Darre apt Buffa Chairs

Darre Study

The Buffa chair in Mr. Darré’s study, in multiples: photograph by François Halard for T: The New York Times Style Magazine.

I love this chair! I want this chair! But I imagine it’s well outside of my price range (a pair of much less distinct chairs is priced at $5500 here), so after considering the style for a while I moved on to the substance. Because of its obvious splendor, the sun has been utilized by kings and queens projecting their power and magnificence from time immemorial and all areas of the world. The sun is generally utilized as a visual reference–either as accessible symbol or allegorical emblem–but it is actually held, or brought to earth, surprisingly seldom. It takes bravado to do that, like that exhibited characteristically by the Sun King, Louis XIV. From early on in his reign he utilized the sun in myriad ways: basking in its beams, driving its chariot, holding and eventually evolving into it. He was identified as the sun by both his supporters and his enemies–among them the persecuted and exiled Huguenots of France who projected him as a sun-inquisitor following the Revocation of the Edict of Nantes in 1685.

Sun King Ballet Costumer 1660s

Sun King Protestant Perspective Nantes

Sun King Indictments LC

Louis XIV  in the costume of The Sun King in the ballet ‘La Nuit’ c.1665; Protestant caricature of King Louis XIV as inquisitor, illustration from ‘Les Heros de La Ligue ou La Procession monacale, conduite par Louis XIV, pour la conversion des protestants de son royaume’, Paris, Chez Pere Peters, a l’Enseigne de Louis Le Grand, 1691; Calendar of Indictments against Louis XIV, 1706, Library of Congress.

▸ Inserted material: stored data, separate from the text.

$ cat src/verilog/video_timing_pkg.sv
package video_timing_pkg;

  // register byte addresses
  localparam logic [15:0] ADDR_START = 16'h3000;
  localparam logic [15:0] ADDR_PITCH = 16'h3008;
  localparam logic [15:0] ADDR_HTOTAL = 16'h3010;
  localparam logic [15:0] ADDR_GATE = 16'h3018;
  localparam logic [15:0] ADDR_HBLANK = 16'h3020;
  localparam logic [15:0] ADDR_HSYNC_FIRST = 16'h3028;
  localparam logic [15:0] ADDR_HSYNC_AFTER = 16'h3030;
  localparam logic [15:0] ADDR_VTOTAL = 16'h3038;
  localparam logic [15:0] ADDR_VBLANK = 16'h3040;
  localparam logic [15:0] ADDR_VSYNC_PRE = 16'h3048;
  localparam logic [15:0] ADDR_VSYNC_LAST = 16'h3050;
  localparam logic [15:0] ADDR_CONTROL = 16'h3058;

  // field widths
  localparam int ADDR_W = 20;
  localparam int CNT_W = 11;
  localparam int CTRL_W = 17;

  // display control field positions
  localparam int CTL_ENABLE = 0;
  localparam int CTL_BLANK_POL = 1;
  localparam int CTL_REPEAT = 2;
  localparam int CTL_HSYNC_LO = 3;
  localparam int CTL_VSYNC_LO = 5;
  localparam int CTL_PEND_HOST = 7;
  localparam int CTL_PEND_ENG = 8;
  localparam int CTL_SWAP_LO = 9;
  localparam int CTL_WIDE = 16;

  // reset values
  localparam logic [ADDR_W-1:0] ADDR_RESET = 20'h00000;
  localparam logic [CNT_W-1:0] CNT_RESET = 11'h000;
  localparam logic [CTRL_W-1:0] CTRL_RESET = 17'h00000;
  localparam logic [31:0] DATA_ZERO = 32'h00000000;
  localparam logic [CNT_W-1:0] CNT_ONE = 11'h001;
  localparam logic [ADDR_W-1:0] ADDR_ONE_UNIT = 20'h00000;

  // sync drive modes
  typedef enum logic [1:0] {
    SYNC_FORCE_HIGH = 2'h0,
    SYNC_ACTIVE_HIGH = 2'h1,
    SYNC_FORCE_LOW = 2'h2,
    SYNC_ACTIVE_LOW = 2'h3
  } sync_mode_t;

  // start address swap policy
  typedef enum logic [1:0] {
    SWAP_AT_BLANK = 2'h0,
    SWAP_IMMEDIATE = 2'h1
  } swap_policy_t;

  // wishbone request
  typedef struct packed {
    logic cyc;
    logic stb;
    logic we;
    logic [3:0] sel;
    logic [15:0] adr;
    logic [31:0] dat;
  } wb_req_t;

  // graphics engine start address write
  typedef struct packed {
    logic we;
    logic [ADDR_W-1:0] addr;
  } engine_write_t;

  // monitor and pixel path outputs
  typedef struct packed {
    logic blank;
    logic hsync;
    logic vsync;
    logic data_clk;
    logic wide;
    logic [ADDR_W-1:0] line_addr;
  } video_out_t;

endpackage : video_timing_pkg
$ cat src/verilog/display_video_timing_generator.sv
`timescale 1ns/1ps
// Function
// - start address bits 0-19, top-left pixel address in 64-bit units
// - new start address takes effect at the next vertical blank, or at once when control bits 9-10 select immediate swap
// - pending flag stays set until the new start address is consumed
// - control bit 7 read-only, set by bus write of start address
// - control bit 8 read-only, set by engine write of start address
// - line pitch bits 0-19, distance between displayed lines, 64-bit units
// - horizontal total bits 0-10, index of last unit of a line
// - gate end bits 0-10, index of last unit of gate interval
// - no video data clocked out during the horizontal gate interval
// - new gate end takes effect only at the next vertical blank
// - horizontal blank end bits 0-10, last unit of blanking
// - horizontal sync start bits 0-10, first unit in sync
// - horizontal sync end bits 0-10, first unit after sync
// - vertical total bits 0-10, index of last scanline of frame
// - vertical blank end bits 0-10, first line after blanking
// - vertical sync start bits 0-10, line before sync begins
// - vertical sync end bits 0-10, last line within sync
// - control bit 2 set outputs each scanline twice, else once
// - control bit 16 selects 64-bit units to dac, else 32-bit
module display_video_timing_generator (
  // clock and reset
  input wire logic clk,
  input wire logic rst_b,
  // wishbone slave
  input wire video_timing_pkg::wb_req_t wb_req,
  output logic [31:0] wb_dat_o,
  output logic wb_ack_o,
  // graphics engine start address path
  input wire video_timing_pkg::engine_write_t eng_wr,
  // monitor and pixel path
  output video_timing_pkg::video_out_t video
);
  import video_timing_pkg::*;

  // byte-lane merge for partial writes
  function automatic logic [31:0] lane_merge(input logic [31:0] old_v, input logic [31:0] new_v,
                                             input logic [3:0] sel);
    logic [31:0] r;
    r = old_v;
    for (int i = 0; i < 4; i++)
    begin
      if (sel[i])
        r[i*8 +: 8] = new_v[i*8 +: 8];
    end
    return r;
  endfunction : lane_merge

  // drive a sync line from its mode and its active level
  function automatic logic sync_drive(input logic [1:0] mode, input logic act);
    case (sync_mode_t'(mode))
      SYNC_FORCE_HIGH: return 1'b1;
      SYNC_ACTIVE_HIGH: return act;
      SYNC_FORCE_LOW: return 1'b0;
      default: return ~act;
    endcase
  endfunction : sync_drive

  logic [ADDR_W-1:0] start_shadow_reg;
  logic [ADDR_W-1:0] start_active_reg;
  logic [ADDR_W-1:0] pitch_reg;
  logic [CNT_W-1:0] htotal_reg;
  logic [CNT_W-1:0] gate_shadow_reg;
  logic [CNT_W-1:0] gate_active_reg;
  logic [CNT_W-1:0] hblank_reg;
  logic [CNT_W-1:0] hsync_first_reg;
  logic [CNT_W-1:0] hsync_after_reg;
  logic [CNT_W-1:0] vtotal_reg;
  logic [CNT_W-1:0] vblank_reg;
  logic [CNT_W-1:0] vsync_pre_reg;
  logic [CNT_W-1:0] vsync_last_reg;
  logic [CTRL_W-1:0] ctrl_reg;
  logic pend_host_reg;
  logic pend_eng_reg;
  logic [CNT_W-1:0] hcnt_reg;
  logic [CNT_W-1:0] vcnt_reg;
  logic repeat_reg;
  logic [ADDR_W-1:0] line_addr_reg;

  logic access;
  logic wr_edge;
  logic [31:0] rd_next;
  logic [31:0] ctrl_view;
  logic [31:0] wdat;
  logic wr_start;
  logic line_end;
  logic line_advance;
  logic frame_end;
  logic swap_now;
  logic h_blank;
  logic h_sync;
  logic v_blank;
  logic v_sync;
  logic gate;

  assign access = wb_req.cyc & wb_req.stb;
  // write lands on the edge where ack is sampled high
  assign wr_edge = access & wb_req.we & wb_ack_o;
  assign wr_start = wr_edge && (wb_req.adr == ADDR_START);

  // read view of display control with live pending flags
  always_comb
  begin
    ctrl_view = {15'h0000, ctrl_reg};
    ctrl_view[CTL_PEND_HOST] = pend_host_reg;
    ctrl_view[CTL_PEND_ENG] = pend_eng_reg;
  end

  // write data merged with the current register value
  always_comb
  begin
    wdat = DATA_ZERO;
    if (wb_req.adr == ADDR_START)
      wdat = lane_merge({12'h000, start_shadow_reg}, wb_req.dat, wb_req.sel);
    else if (wb_req.adr == ADDR_PITCH)
      wdat = lane_merge({12'h000, pitch_reg}, wb_req.dat, wb_req.sel);
    else if (wb_req.adr == ADDR_HTOTAL)
      wdat = lane_merge({21'h000000, htotal_reg}, wb_req.dat, wb_req.sel);
    else if (wb_req.adr == ADDR_GATE)
      wdat = lane_merge({21'h000000, gate_shadow_reg}, wb_req.dat, wb_req.sel);
    else if (wb_req.adr == ADDR_HBLANK)
      wdat = lane_merge({21'h000000, hblank_reg}, wb_req.dat, wb_req.sel);
    else if (wb_req.adr == ADDR_HSYNC_FIRST)
      wdat = lane_merge({21'h000000, hsync_first_reg}, wb_req.dat, wb_req.sel);
    else if (wb_req.adr == ADDR_HSYNC_AFTER)
      wdat = lane_merge({21'h000000, hsync_after_reg}, wb_req.dat, wb_req.sel);
    else if (wb_req.adr == ADDR_VTOTAL)
      wdat = lane_merge({21'h000000, vtotal_reg}, wb_req.dat, wb_req.sel);
    else if (wb_req.adr == ADDR_VBLANK)
      wdat = lane_merge({21'h000000, vblank_reg}, wb_req.dat, wb_req.sel);
    else if (wb_req.adr == ADDR_VSYNC_PRE)
      wdat = lane_merge({21'h000000, vsync_pre_reg}, wb_req.dat, wb_req.sel);
    else if (wb_req.adr == ADDR_VSYNC_LAST)
      wdat = lane_merge({21'h000000, vsync_last_reg}, wb_req.dat, wb_req.sel);
    else if (wb_req.adr == ADDR_CONTROL)
      wdat = lane_merge(ctrl_view, wb_req.dat, wb_req.sel);
  end

  // read decode, unmapped reads as zero
  always_comb
  begin
    rd_next = DATA_ZERO;
    if (wb_req.adr == ADDR_START)
      rd_next = {12'h000, start_shadow_reg};
    else if (wb_req.adr == ADDR_PITCH)
      rd_next = {12'h000, pitch_reg};
    else if (wb_req.adr == ADDR_HTOTAL)
      rd_next = {21'h000000, htotal_reg};
    else if (wb_req.adr == ADDR_GATE)
      rd_next = {21'h000000, gate_shadow_reg};
    else if (wb_req.adr == ADDR_HBLANK)
      rd_next = {21'h000000, hblank_reg};
    else if (wb_req.adr == ADDR_HSYNC_FIRST)
      rd_next = {21'h000000, hsync_first_reg};
    else if (wb_req.adr == ADDR_HSYNC_AFTER)
      rd_next = {21'h000000, hsync_after_reg};
    else if (wb_req.adr == ADDR_VTOTAL)
      rd_next = {21'h000000, vtotal_reg};
    else if (wb_req.adr == ADDR_VBLANK)
      rd_next = {21'h000000, vblank_reg};
    else if (wb_req.adr == ADDR_VSYNC_PRE)
      rd_next = {21'h000000, vsync_pre_reg};
    else if (wb_req.adr == ADDR_VSYNC_LAST)
      rd_next = {21'h000000, vsync_last_reg};
    else if (wb_req.adr == ADDR_CONTROL)
      rd_next = ctrl_view;
  end

  // bus answer: ack one cycle after the request, dropped the cycle after
  always_ff @(posedge clk or negedge rst_b)
  begin
    if (!rst_b)
    begin
      wb_ack_o <= 1'b0;
      wb_dat_o <= DATA_ZERO;
    end
    else
    begin
      wb_ack_o <= access & ~wb_ack_o;
      wb_dat_o <= (access & ~wb_ack_o & ~wb_req.we) ? rd_next : DATA_ZERO;
    end
  end

  // timing registers, one process each, written on the ack edge
  always_ff @(posedge clk or negedge rst_b)
  begin
    if (!rst_b)
      pitch_reg <= ADDR_RESET;
    else if (wr_edge && (wb_req.adr == ADDR_PITCH))
      pitch_reg <= wdat[ADDR_W-1:0];
  end

  always_ff @(posedge clk or negedge rst_b)
  begin
    if (!rst_b)
      htotal_reg <= CNT_RESET;
    else if (wr_edge && (wb_req.adr == ADDR_HTOTAL))
      htotal_reg <= wdat[CNT_W-1:0];
  end

  always_ff @(posedge clk or negedge rst_b)
  begin
    if (!rst_b)
      gate_shadow_reg <= CNT_RESET;
    else if (wr_edge && (wb_req.adr == ADDR_GATE))
      gate_shadow_reg <= wdat[CNT_W-1:0];
  end

  always_ff @(posedge clk or negedge rst_b)
  begin
    if (!rst_b)
      hblank_reg <= CNT_RESET;
    else if (wr_edge && (wb_req.adr == ADDR_HBLANK))
      hblank_reg <= wdat[CNT_W-1:0];
  end

  always_ff @(posedge clk or negedge rst_b)
  begin
    if (!rst_b)
      hsync_first_reg <= CNT_RESET;
    else if (wr_edge && (wb_req.adr == ADDR_HSYNC_FIRST))
      hsync_first_reg <= wdat[CNT_W-1:0];
  end

  always_ff @(posedge clk or negedge rst_b)
  begin
    if (!rst_b)
      hsync_after_reg <= CNT_RESET;
    else if (wr_edge && (wb_req.adr == ADDR_HSYNC_AFTER))
      hsync_after_reg <= wdat[CNT_W-1:0];
  end

  always_ff @(posedge clk or negedge rst_b)
  begin
    if (!rst_b)
      vtotal_reg <= CNT_RESET;
    else if (wr_edge && (wb_req.adr == ADDR_VTOTAL))
      vtotal_reg <= wdat[CNT_W-1:0];
  end

  always_ff @(posedge clk or negedge rst_b)
  begin
    if (!rst_b)
      vblank_reg <= CNT_RESET;
    else if (wr_edge && (wb_req.adr == ADDR_VBLANK))
      vblank_reg <= wdat[CNT_W-1:0];
  end

  always_ff @(posedge clk or negedge rst_b)
  begin
    if (!rst_b)
      vsync_pre_reg <= CNT_RESET;
    else if (wr_edge && (wb_req.adr == ADDR_VSYNC_PRE))
      vsync_pre_reg <= wdat[CNT_W-1:0];
  end

  always_ff @(posedge clk or negedge rst_b)
  begin
    if (!rst_b)
      vsync_last_reg <= CNT_RESET;
    else if (wr_edge && (wb_req.adr == ADDR_VSYNC_LAST))
      vsync_last_reg <= wdat[CNT_W-1:0];
  end

  always_ff @(posedge clk or negedge rst_b)
  begin
    if (!rst_b)
      ctrl_reg <= CTRL_RESET;
    else if (wr_edge && (wb_req.adr == ADDR_CONTROL))
      ctrl_reg <= wdat[CTRL_W-1:0];
  end

  // raster counters
  assign line_end = (hcnt_reg == htotal_reg);
  assign line_advance = line_end & (~ctrl_reg[CTL_REPEAT] | repeat_reg);
  assign frame_end = line_advance & (vcnt_reg == vtotal_reg);

  // unit counter within a line
  always_ff @(posedge clk or negedge rst_b)
  begin
    if (!rst_b)
      hcnt_reg <= CNT_RESET;
    else
      hcnt_reg <= line_end ? CNT_RESET : hcnt_reg + CNT_ONE;
  end

  // repeat phase: high on the second copy of a doubled line
  always_ff @(posedge clk or negedge rst_b)
  begin
    if (!rst_b)
      repeat_reg <= 1'b0;
    else if (line_end)
      repeat_reg <= ctrl_reg[CTL_REPEAT] & ~repeat_reg;
  end

  // scanline counter within a frame
  always_ff @(posedge clk or negedge rst_b)
  begin
    if (!rst_b)
      vcnt_reg <= CNT_RESET;
    else if (frame_end)
      vcnt_reg <= CNT_RESET;
    else if (line_advance)
      vcnt_reg <= vcnt_reg + CNT_ONE;
  end

  // start address swap: frame blank or immediate
  assign swap_now = (pend_host_reg | pend_eng_reg) &
    ((swap_policy_t'(ctrl_reg[CTL_SWAP_LO +: 2]) == SWAP_IMMEDIATE) | frame_end);

  // shadow start address, bus write wins over the engine
  always_ff @(posedge clk or negedge rst_b)
  begin
    if (!rst_b)
      start_shadow_reg <= ADDR_RESET;
    else if (wr_start)
      start_shadow_reg <= wdat[ADDR_W-1:0];
    else if (eng_wr.we)
      start_shadow_reg <= eng_wr.addr;
  end

  // active start address only moves on a swap
  always_ff @(posedge clk or negedge rst_b)
  begin
    if (!rst_b)
      start_active_reg <= ADDR_RESET;
    else if (swap_now)
      start_active_reg <= start_shadow_reg;
  end

  // pending flags: a new write in the swap cycle keeps its flag set
  always_ff @(posedge clk or negedge rst_b)
  begin
    if (!rst_b)
      pend_host_reg <= 1'b0;
    else
      pend_host_reg <= wr_start | (pend_host_reg & ~swap_now);
  end

  always_ff @(posedge clk or negedge rst_b)
  begin
    if (!rst_b)
      pend_eng_reg <= 1'b0;
    else
      pend_eng_reg <= (eng_wr.we & ~wr_start) | (pend_eng_reg & ~swap_now);
  end

  // gate end is only taken up at frame blank
  always_ff @(posedge clk or negedge rst_b)
  begin
    if (!rst_b)
      gate_active_reg <= CNT_RESET;
    else if (frame_end)
      gate_active_reg <= gate_shadow_reg;
  end

  // raster decode
  assign h_blank = (hcnt_reg <= hblank_reg);
  assign h_sync = (hcnt_reg >= hsync_first_reg) & (hcnt_reg < hsync_after_reg);
  assign v_blank = (vcnt_reg < vblank_reg);
  assign v_sync = (vcnt_reg > vsync_pre_reg) & (vcnt_reg <= vsync_last_reg);
  assign gate = (hcnt_reg <= gate_active_reg);

  // scanline memory address, restarted each frame
  always_ff @(posedge clk or negedge rst_b)
  begin
    if (!rst_b)
      line_addr_reg <= ADDR_RESET;
    else if (frame_end | (line_advance & (vcnt_reg < vblank_reg)))
      line_addr_reg <= swap_now ? start_shadow_reg : start_active_reg;
    else if (line_advance)
      line_addr_reg <= line_addr_reg + pitch_reg;
  end

  // registered outputs
  always_ff @(posedge clk or negedge rst_b)
  begin
    if (!rst_b)
      video <= '0;
    else
    begin
      video.blank <= (h_blank | v_blank) ^ ctrl_reg[CTL_BLANK_POL];
      video.hsync <= sync_drive(ctrl_reg[CTL_HSYNC_LO +: 2], h_sync);
      video.vsync <= sync_drive(ctrl_reg[CTL_VSYNC_LO +: 2], v_sync);
      video.data_clk <= ctrl_reg[CTL_ENABLE] & ~gate & ~v_blank;
      video.wide <= ctrl_reg[CTL_WIDE];
      video.line_addr <= line_addr_reg;
    end
  end

endmodule : display_video_timing_generator

$ cat config.mk
export PLATFORM = sky130hd
export DESIGN_NAME = display_video_timing_generator
export DESIGN_NICKNAME = d
export VERILOG_FILES = /design/src/verilog/video_timing_pkg.sv /design/src/verilog/display_video_timing_generator.sv
export SDC_FILE = /design/constraint.sdc
export NUM_CORES = 1
export LEC_CHECK = 0
export BUFFER_PORTS_ARGS = -buffer_cell sky130_fd_sc_hd__buf_2
export CELL_PAD_IN_SITES_DETAIL_PLACEMENT = 0
export CELL_PAD_IN_SITES_GLOBAL_PLACEMENT = 1
export CORE_ASPECT_RATIO = 0.5
export CORE_UTILIZATION = 50
export CTS_CLUSTER_SIZE = 16
export DETAILED_ROUTE_END_ITERATION = 8
export HOLD_SLACK_MARGIN = 0.12
export MAX_ROUTING_LAYER = met4
export PLACE_DENSITY_LB_ADDON = 0.1
export SLEW_MARGIN = 20
export SYNTH_ARGS = -nofsm -noshare
export SYNTH_HDL_FRONTEND = slang
export SYNTH_SLANG_ARGS = --single-unit
$ cat constraint.sdc
create_clock -name clk -period 4.65 [get_ports clk]
set_clock_uncertainty 0.15 [all_clocks]
set_input_delay 0.6975 -clock clk [delete_from_list [all_inputs] [get_ports clk]]
set_output_delay 0.6975 -clock clk [all_outputs]
set_load 0.05 [all_outputs]
==> metrics.log, run 1 <==
INFO  metric powerDensity = between 200 and 300 mW/mm^2
INFO  metric placementRows = 46
INFO  metric worst_setup_path_start_kind = input pin
INFO  metric critical-path-slowest-cell = sky130_fd_sc_hd__and4b_1
INFO  metric groute.layer.met3.usage = 12.8%
INFO  metric clock-root-buffer = sky130_fd_sc_hd__clkbuf_16
INFO  metric yosysTopAreaCellShare = roughly two fifths
INFO  metric power.share.sequential = between 40% and 50%
INFO  metric clock_tree_from_tritoncts = yes
INFO  metric cp_data_arrival_time = approximately 4.0 ns
INFO  metric maxSlewViolCount = 0
INFO  metric critical_path_buffers_and_inverters = 2
INFO  metric grt_first_pass_wirelength = 101000 um
INFO  metric placed_area = around 0.018 sq mm
INFO  metric power.share.combinational = between 10% and 20%
INFO  metric synth-seq-area-share = between 40% and 50%
INFO  metric numClockSinks = 276
INFO  metric route.detailed.vias_per_inst = 6.64
INFO  metric busiest_layer = met1
INFO  metric first_global_vias = 15337
INFO  metric remaining_drc_errors = 0
INFO  metric crit_end_category = flip-flop
INFO  metric post-synth-top-area-cell = sky130_fd_sc_hd__dfrtp_1
INFO  metric num_vias = 16295
INFO  metric finalHoldViolCount = 0
INFO  metric post_cts.resized_instances = 0
INFO  metric synthesis.area = 0.0167 sq mm
INFO  metric setup-tns-final = 0 ns
INFO  metric worst_setup_hold_path_clk_slew = 0.07 ns
INFO  metric synth_cell_type_count = a little over 80
INFO  metric power.total = 5.40 mW
INFO  metric globalRouteMet1Util = between 60% and 70%
INFO  metric core = ~0.032 sq mm
INFO  metric drt-wirelength-per-cell = ~28 um
INFO  metric postSynth.asyncResetShare = between 90% and 100%
INFO  metric number_of_max_cap_violations = 0
INFO  metric top_level_ports = approximately 140
INFO  metric cts-htree-levels = 1
INFO  metric grt_overflow_total = 0
INFO  metric syn-mean-instance-area = roughly 9 sq um
INFO  metric power.ir.vdd_worst = approximately 0.27 mV
INFO  metric critical-path-max-stage-delay = approximately 0.67 ns
INFO  metric period_needed = between 3 and 4 ns
INFO  metric detail_route.wirelength = roughly 68000 um
INFO  metric rsz0062_at_grt = no
INFO  metric number_of_non_filler_instances_in_the_completed_layout = between 2000 and 2500
INFO  metric share_clk_of_total_power = a little over two fifths
INFO  metric floorplan.die_area = between 0.03 and 0.04 sq mm
INFO  metric largest_net_degree_at_the_start_of_global_routing = between 100 and 150
INFO  metric netlist_top_cells_area = sky130_fd_sc_hd__dfrtp_1 (41%), sky130_fd_sc_hd__ha_1 (7.2%), sky130_fd_sc_hd__nand2_1 (6.5%), sky130_fd_sc_hd__o21ai_0 (6.0%), sky130_fd_sc_hd__nor2_1 (3.2%)
INFO  metric cts_hold_repair.buffers = 0
INFO  metric netSwitchingPower = approximately 1.5 mW
INFO  metric preCtsSetupSlack = roughly 0.55 ns
INFO  metric detailedPlacementHpwl = between 50000 and 60000 um
INFO  metric drt_first_iter_violations = approximately 2700
INFO  metric drt_pre_antenna_iters = 6
INFO  metric post-route-util = slightly below 60%
INFO  metric p_leak = 7.99 nW
INFO  metric synth-edff-count = 0
INFO  metric die_span_in_y = about 130 um
INFO  metric fillerInstances = approximately 2900
INFO  metric max_slew.worst_pin.slew = about 1.1 ns
INFO  metric antenna_found_initial = 2
INFO  metric outcome = finished clean
INFO  metric drive_gt1_share = 14.0%
INFO  metric gp_congestion = ~1.1
INFO  metric layout.cell_area.non_filler = approximately 0.019 sq mm
INFO  metric post_cts_buffers = 0
INFO  metric internal_power = between 3 and 4 mW
INFO  metric dp.cells = around 2400
INFO  metric nNetsFinal = around 2200
INFO  metric path_delay_family = simple AND/OR/NAND/NOR gates
INFO  metric worst_skew_pair.late_latency = slightly below 0.6 ns
INFO  metric post-route-period-util = about four fifths
INFO  metric largest_register_ff_count = 25
INFO  metric timing.fmax = ~270 MHz
INFO  metric final_antenna_net_count = 0
INFO  metric netSwitchingFraction = between 20 and 30%
INFO  metric path_max_fanout = 12
INFO  metric synth-seq-cells = about 280
INFO  metric fin_ws = between 0.9 and 1 ns
INFO  metric cp_cell_sequence = buf_2, nor4_4, and4b_1, nand2_1, buf_4, o31ai_1, a2111oi_2, nor4_1, or3_1, o21ai_0
INFO  metric start_util = between 50% and 60%
INFO  metric timing.critical_path.required = approximately 4.9 ns
INFO  metric number_of_cts_inserted_buffers = 27
INFO  metric area_growth = 12.4%
INFO  metric die-width = 260 um
INFO  metric port-buffer-count = 110
INFO  metric ctsLongestPathBuffers = 3
INFO  metric setup_viol = 0
INFO  metric track_usage = 40.9%
INFO  metric registers.top_by_ff_count = video
INFO  metric worst_min_delay_path_class = input pin to async pin
INFO  metric fin_worst_hold_slack = about 0.048 ns
INFO  metric worst_relative_slew_slack = 26.2%
INFO  metric synthFlopType = sky130_fd_sc_hd__dfrtp_1
INFO  metric postSynthCellCount = between 1500 and 2000
INFO  metric worst-setup-path-type = input pin to flip-flop
INFO  metric grt_util_met2 = ~55%
INFO  metric yosys_synthesis_warning_count = 0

But sun symbolism was not always so straightforward, and certainly not in the seventeenth century, when it could represent not only a king and his mastery of all before him, but also faith and reason: the light of both spiritual and scientific understanding. In the very important emblem book of Georgette de Montenay, Cent emblemes chrestiens (1615), the sun goes dark when held in the hand of a philosopher who has abandoned his faith for false theories while conversely another woman–from a bit later in the century, after Galileo’s very public defense of heliocentrism–holds the sun-light of understanding in her hand.

Sun Emblem

“Lacking Light”, Georgette de Montenay, Cent emblemes chrestiens (1615), Glasgow University Emblems website; A woman holds a sun in her hand; representing the faculty of understanding. Engraving by T. Jenner [?], c. 1650, Wellcome Library, London.